● **What the task requires**: Using the listing below, set down exactly the lines starting at the line that contains "register can load." and ending at the line that contains "Output register and", both included, and no others.

● **Stored data**:
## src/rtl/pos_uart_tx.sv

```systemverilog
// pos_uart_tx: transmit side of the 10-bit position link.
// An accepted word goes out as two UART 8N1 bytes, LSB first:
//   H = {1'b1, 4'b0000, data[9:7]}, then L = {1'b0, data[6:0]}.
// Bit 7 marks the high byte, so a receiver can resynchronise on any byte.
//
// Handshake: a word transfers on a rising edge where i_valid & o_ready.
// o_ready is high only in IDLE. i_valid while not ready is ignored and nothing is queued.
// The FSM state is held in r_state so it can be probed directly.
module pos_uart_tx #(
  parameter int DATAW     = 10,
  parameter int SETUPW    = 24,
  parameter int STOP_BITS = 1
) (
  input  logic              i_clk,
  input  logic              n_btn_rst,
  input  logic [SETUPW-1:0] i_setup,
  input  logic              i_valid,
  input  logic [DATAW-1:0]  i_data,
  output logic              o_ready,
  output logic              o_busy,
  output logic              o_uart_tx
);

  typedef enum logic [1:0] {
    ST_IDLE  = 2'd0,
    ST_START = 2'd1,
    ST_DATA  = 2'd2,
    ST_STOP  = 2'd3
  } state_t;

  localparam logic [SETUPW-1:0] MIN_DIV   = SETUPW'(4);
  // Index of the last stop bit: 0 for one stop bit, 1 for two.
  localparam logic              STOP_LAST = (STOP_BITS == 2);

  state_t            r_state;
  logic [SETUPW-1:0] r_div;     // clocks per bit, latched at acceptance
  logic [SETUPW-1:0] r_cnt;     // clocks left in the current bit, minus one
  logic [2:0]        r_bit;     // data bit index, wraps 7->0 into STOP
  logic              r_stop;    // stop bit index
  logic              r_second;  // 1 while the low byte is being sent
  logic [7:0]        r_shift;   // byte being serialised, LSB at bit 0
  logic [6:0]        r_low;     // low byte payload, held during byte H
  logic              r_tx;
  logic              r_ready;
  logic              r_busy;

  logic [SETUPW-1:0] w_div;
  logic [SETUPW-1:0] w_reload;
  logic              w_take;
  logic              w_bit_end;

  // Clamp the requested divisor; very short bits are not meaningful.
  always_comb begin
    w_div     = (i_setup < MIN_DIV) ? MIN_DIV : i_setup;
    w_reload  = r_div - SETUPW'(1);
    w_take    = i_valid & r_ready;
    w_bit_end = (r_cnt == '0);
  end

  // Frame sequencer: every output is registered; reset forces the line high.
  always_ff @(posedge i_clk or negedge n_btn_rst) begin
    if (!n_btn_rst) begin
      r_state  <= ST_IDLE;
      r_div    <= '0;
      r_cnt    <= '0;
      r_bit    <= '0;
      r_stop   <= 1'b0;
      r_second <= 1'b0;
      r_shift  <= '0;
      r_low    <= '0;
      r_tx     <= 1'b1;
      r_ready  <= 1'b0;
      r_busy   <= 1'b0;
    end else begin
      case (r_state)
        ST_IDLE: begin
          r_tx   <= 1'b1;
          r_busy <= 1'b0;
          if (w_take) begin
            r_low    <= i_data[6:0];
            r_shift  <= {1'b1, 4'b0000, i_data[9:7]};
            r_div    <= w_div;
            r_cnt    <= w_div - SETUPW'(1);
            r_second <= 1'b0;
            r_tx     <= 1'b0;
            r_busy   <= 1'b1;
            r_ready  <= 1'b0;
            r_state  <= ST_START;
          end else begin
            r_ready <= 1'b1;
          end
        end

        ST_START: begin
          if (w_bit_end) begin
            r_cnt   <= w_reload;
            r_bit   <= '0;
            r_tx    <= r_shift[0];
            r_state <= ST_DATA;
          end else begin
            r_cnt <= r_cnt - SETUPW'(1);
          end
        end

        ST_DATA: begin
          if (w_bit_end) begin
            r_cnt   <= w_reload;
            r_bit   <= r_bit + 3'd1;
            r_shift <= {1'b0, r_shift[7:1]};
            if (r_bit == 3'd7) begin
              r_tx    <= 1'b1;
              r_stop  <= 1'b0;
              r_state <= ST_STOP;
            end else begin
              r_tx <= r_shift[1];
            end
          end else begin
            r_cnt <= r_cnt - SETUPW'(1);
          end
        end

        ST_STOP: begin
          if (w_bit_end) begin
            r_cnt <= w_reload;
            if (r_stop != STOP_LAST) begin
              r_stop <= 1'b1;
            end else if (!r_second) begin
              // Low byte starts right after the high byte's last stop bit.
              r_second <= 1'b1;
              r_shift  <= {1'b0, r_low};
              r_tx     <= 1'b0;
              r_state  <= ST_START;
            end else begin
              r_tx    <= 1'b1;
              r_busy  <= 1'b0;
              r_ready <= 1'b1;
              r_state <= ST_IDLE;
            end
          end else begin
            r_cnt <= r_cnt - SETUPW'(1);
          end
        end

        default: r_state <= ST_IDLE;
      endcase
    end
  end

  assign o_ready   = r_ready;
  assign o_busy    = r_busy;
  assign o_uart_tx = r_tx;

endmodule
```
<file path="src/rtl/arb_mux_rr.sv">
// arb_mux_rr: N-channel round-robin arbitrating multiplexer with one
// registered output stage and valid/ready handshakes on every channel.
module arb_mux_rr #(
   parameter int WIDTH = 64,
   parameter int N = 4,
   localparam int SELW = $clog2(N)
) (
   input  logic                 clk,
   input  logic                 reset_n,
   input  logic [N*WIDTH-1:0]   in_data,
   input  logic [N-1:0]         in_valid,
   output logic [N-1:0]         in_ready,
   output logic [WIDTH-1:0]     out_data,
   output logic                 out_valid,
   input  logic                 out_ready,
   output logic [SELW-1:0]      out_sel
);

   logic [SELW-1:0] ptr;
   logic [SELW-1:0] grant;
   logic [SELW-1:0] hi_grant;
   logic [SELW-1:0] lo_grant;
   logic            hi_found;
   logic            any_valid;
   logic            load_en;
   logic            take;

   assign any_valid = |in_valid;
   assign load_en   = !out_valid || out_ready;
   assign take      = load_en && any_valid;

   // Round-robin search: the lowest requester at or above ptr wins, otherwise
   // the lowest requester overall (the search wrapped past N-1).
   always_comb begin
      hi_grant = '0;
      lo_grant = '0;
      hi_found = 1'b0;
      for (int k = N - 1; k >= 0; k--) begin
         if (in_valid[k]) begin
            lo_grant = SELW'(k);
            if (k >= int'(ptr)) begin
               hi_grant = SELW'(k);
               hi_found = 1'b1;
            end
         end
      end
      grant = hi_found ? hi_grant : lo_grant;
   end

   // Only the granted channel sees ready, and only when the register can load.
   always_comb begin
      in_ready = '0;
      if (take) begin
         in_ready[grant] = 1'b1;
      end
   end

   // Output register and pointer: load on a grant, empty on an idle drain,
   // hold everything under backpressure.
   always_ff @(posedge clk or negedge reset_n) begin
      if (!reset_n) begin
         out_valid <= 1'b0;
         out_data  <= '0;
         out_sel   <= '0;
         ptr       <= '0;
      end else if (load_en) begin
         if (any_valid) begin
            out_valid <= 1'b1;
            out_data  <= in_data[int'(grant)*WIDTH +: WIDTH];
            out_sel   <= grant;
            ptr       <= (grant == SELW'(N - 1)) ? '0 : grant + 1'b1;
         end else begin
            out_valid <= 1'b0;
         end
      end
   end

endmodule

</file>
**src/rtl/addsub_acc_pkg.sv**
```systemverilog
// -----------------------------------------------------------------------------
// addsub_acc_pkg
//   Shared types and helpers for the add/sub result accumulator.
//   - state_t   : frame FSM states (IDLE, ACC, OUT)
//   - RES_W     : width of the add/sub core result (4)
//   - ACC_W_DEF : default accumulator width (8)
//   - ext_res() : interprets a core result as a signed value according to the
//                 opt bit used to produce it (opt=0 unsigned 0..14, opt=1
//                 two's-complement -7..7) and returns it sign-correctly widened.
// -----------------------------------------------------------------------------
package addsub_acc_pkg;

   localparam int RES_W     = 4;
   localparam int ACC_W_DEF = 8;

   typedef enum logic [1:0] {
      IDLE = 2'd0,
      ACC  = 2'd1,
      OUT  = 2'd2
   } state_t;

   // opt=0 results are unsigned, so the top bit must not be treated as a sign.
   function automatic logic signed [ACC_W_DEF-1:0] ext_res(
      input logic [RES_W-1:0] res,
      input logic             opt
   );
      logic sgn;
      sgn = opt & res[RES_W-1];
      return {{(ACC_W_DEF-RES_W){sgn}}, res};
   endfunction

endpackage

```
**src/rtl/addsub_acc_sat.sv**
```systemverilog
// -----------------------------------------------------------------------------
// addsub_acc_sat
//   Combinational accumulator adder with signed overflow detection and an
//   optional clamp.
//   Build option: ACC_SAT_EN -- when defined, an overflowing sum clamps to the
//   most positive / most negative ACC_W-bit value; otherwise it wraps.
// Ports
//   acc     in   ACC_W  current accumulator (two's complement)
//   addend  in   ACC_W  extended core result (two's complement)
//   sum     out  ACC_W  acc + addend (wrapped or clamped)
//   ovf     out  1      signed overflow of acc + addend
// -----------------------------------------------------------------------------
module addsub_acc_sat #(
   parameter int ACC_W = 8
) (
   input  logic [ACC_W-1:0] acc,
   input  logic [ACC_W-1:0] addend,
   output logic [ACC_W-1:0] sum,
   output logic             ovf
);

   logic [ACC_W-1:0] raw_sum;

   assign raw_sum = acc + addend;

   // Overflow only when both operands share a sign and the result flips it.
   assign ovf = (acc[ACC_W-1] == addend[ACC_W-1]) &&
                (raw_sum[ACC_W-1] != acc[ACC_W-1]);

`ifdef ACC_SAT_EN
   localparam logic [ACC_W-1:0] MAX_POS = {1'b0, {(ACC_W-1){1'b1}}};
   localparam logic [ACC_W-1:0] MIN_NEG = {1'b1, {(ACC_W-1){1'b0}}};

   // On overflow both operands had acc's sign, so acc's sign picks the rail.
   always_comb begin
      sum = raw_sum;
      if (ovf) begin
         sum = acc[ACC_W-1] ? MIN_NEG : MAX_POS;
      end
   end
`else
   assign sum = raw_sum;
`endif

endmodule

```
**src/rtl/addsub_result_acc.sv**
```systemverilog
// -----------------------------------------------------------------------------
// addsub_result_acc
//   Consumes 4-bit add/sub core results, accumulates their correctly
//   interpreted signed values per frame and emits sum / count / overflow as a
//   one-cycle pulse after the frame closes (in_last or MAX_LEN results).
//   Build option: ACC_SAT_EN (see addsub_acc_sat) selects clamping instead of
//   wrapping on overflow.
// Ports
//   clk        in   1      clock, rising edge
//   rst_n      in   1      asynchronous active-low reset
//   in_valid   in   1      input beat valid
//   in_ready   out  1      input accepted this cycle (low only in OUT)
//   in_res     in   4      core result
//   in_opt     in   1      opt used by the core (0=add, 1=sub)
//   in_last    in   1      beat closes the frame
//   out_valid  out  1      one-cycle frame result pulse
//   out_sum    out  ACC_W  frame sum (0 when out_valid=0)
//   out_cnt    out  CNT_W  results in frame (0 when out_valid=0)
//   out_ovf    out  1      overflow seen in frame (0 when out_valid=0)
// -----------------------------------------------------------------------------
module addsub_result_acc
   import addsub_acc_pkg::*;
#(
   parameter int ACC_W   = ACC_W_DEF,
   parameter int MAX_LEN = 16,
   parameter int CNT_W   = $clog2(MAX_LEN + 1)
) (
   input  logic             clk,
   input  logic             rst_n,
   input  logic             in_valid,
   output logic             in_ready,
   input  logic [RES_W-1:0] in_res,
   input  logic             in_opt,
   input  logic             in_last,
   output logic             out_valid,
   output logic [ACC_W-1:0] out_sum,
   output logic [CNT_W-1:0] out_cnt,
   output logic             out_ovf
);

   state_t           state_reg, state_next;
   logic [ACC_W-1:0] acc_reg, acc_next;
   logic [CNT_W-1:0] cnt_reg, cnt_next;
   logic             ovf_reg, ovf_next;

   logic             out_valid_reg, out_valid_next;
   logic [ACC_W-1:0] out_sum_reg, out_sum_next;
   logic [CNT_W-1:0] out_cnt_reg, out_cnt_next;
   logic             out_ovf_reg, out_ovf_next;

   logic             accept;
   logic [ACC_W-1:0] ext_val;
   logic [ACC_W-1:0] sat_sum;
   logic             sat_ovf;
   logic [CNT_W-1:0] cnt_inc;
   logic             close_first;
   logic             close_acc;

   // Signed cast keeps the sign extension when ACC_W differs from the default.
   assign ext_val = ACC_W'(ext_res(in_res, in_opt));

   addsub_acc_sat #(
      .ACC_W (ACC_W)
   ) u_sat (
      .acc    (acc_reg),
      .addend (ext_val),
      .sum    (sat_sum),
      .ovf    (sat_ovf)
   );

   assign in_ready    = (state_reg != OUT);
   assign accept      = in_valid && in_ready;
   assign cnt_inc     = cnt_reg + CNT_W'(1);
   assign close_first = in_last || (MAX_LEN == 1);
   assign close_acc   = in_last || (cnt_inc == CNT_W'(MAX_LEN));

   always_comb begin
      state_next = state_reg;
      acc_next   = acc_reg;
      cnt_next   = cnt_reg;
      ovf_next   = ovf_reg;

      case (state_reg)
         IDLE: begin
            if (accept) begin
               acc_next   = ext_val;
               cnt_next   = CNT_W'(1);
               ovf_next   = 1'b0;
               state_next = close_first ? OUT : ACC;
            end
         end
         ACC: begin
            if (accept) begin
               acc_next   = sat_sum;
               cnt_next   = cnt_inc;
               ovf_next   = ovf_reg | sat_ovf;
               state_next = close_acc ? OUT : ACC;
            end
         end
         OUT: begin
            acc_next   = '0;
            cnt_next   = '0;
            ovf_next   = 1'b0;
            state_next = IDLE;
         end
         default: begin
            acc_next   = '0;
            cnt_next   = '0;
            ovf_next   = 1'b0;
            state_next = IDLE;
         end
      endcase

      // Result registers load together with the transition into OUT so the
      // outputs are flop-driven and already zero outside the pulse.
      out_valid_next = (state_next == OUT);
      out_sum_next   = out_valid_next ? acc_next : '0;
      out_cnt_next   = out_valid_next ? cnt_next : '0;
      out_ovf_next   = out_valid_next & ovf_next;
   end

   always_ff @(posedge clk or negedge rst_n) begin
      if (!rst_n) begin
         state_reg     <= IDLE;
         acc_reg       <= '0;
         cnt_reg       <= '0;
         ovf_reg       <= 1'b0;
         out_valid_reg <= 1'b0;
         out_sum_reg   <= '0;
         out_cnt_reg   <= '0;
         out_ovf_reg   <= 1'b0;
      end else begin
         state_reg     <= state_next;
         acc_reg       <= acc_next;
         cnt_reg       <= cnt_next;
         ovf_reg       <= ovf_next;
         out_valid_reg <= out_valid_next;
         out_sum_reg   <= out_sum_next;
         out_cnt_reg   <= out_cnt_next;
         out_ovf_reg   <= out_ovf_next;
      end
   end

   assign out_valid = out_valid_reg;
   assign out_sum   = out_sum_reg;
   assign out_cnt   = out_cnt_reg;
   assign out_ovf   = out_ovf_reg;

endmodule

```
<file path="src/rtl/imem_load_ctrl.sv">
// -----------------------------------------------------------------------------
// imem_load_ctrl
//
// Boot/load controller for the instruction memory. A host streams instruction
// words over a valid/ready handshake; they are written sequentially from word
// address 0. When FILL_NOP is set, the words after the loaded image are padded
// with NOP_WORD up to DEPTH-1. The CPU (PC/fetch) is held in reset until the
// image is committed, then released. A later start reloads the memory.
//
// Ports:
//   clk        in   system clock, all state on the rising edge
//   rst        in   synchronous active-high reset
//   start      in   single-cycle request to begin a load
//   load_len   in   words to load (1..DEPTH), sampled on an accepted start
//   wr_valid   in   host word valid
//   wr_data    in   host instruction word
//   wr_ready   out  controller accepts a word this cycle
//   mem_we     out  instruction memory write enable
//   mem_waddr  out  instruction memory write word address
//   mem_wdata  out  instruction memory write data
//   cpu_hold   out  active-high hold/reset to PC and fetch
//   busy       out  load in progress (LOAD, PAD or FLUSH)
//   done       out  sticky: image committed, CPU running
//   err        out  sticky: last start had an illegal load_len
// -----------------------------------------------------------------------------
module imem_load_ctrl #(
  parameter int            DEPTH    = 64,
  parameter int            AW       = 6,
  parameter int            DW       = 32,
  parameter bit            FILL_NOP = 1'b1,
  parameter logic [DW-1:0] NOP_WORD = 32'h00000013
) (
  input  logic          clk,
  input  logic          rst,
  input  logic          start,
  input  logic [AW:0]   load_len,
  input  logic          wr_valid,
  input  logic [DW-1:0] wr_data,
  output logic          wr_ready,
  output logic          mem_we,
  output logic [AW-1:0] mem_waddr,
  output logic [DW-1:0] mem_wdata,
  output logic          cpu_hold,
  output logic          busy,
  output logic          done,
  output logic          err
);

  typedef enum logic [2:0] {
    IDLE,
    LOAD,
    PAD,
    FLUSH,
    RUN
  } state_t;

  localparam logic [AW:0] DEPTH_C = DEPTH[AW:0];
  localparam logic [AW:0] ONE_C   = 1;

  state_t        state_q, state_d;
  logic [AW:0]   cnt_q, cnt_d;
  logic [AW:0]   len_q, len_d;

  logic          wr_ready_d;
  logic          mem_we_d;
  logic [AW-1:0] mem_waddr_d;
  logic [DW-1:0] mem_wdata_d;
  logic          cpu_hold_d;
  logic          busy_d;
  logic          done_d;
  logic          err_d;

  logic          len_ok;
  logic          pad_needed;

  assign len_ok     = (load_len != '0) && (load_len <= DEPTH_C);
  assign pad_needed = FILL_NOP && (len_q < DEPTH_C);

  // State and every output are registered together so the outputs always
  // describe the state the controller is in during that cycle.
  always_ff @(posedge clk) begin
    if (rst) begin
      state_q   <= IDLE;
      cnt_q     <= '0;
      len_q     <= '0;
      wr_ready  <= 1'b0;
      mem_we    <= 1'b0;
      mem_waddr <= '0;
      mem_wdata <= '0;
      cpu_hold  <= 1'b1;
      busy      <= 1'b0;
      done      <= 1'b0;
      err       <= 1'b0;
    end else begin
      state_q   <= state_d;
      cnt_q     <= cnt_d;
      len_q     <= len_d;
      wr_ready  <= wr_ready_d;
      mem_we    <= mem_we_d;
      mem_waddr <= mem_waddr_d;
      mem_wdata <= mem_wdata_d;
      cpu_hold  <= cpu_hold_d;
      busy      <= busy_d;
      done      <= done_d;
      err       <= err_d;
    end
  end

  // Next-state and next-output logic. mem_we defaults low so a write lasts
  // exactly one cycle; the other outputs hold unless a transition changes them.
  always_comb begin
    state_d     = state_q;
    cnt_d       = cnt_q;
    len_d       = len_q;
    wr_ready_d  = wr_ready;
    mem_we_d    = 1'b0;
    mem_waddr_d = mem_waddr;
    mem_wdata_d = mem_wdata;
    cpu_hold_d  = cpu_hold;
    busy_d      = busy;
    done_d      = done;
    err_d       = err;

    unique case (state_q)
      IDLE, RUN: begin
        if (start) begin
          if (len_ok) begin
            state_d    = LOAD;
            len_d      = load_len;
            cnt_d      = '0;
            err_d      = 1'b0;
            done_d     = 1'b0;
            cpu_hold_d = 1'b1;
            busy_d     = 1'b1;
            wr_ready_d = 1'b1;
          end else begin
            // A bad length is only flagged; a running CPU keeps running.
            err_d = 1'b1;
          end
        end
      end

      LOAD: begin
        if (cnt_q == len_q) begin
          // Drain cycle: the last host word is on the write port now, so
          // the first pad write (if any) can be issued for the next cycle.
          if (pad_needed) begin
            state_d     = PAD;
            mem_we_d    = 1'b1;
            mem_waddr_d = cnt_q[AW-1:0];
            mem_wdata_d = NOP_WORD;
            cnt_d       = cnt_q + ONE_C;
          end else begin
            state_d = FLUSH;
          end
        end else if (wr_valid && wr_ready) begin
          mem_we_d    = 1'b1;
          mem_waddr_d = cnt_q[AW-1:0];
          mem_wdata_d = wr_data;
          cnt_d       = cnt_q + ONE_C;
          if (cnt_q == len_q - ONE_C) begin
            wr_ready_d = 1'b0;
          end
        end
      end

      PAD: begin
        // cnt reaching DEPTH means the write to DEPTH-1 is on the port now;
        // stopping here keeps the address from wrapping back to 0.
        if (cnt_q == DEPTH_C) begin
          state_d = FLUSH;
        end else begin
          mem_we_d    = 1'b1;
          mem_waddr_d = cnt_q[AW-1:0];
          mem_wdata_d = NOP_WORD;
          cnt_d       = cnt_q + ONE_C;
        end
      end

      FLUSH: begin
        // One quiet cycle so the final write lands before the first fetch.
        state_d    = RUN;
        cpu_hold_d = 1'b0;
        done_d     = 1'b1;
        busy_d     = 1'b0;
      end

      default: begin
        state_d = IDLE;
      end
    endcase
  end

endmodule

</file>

● **Problem solution**:
   // Only the granted channel sees ready, and only when the register can load.
   always_comb begin
      in_ready = '0;
      if (take) begin
         in_ready[grant] = 1'b1;
      end
   end

   // Output register and pointer: load on a grant, empty on an idle drain,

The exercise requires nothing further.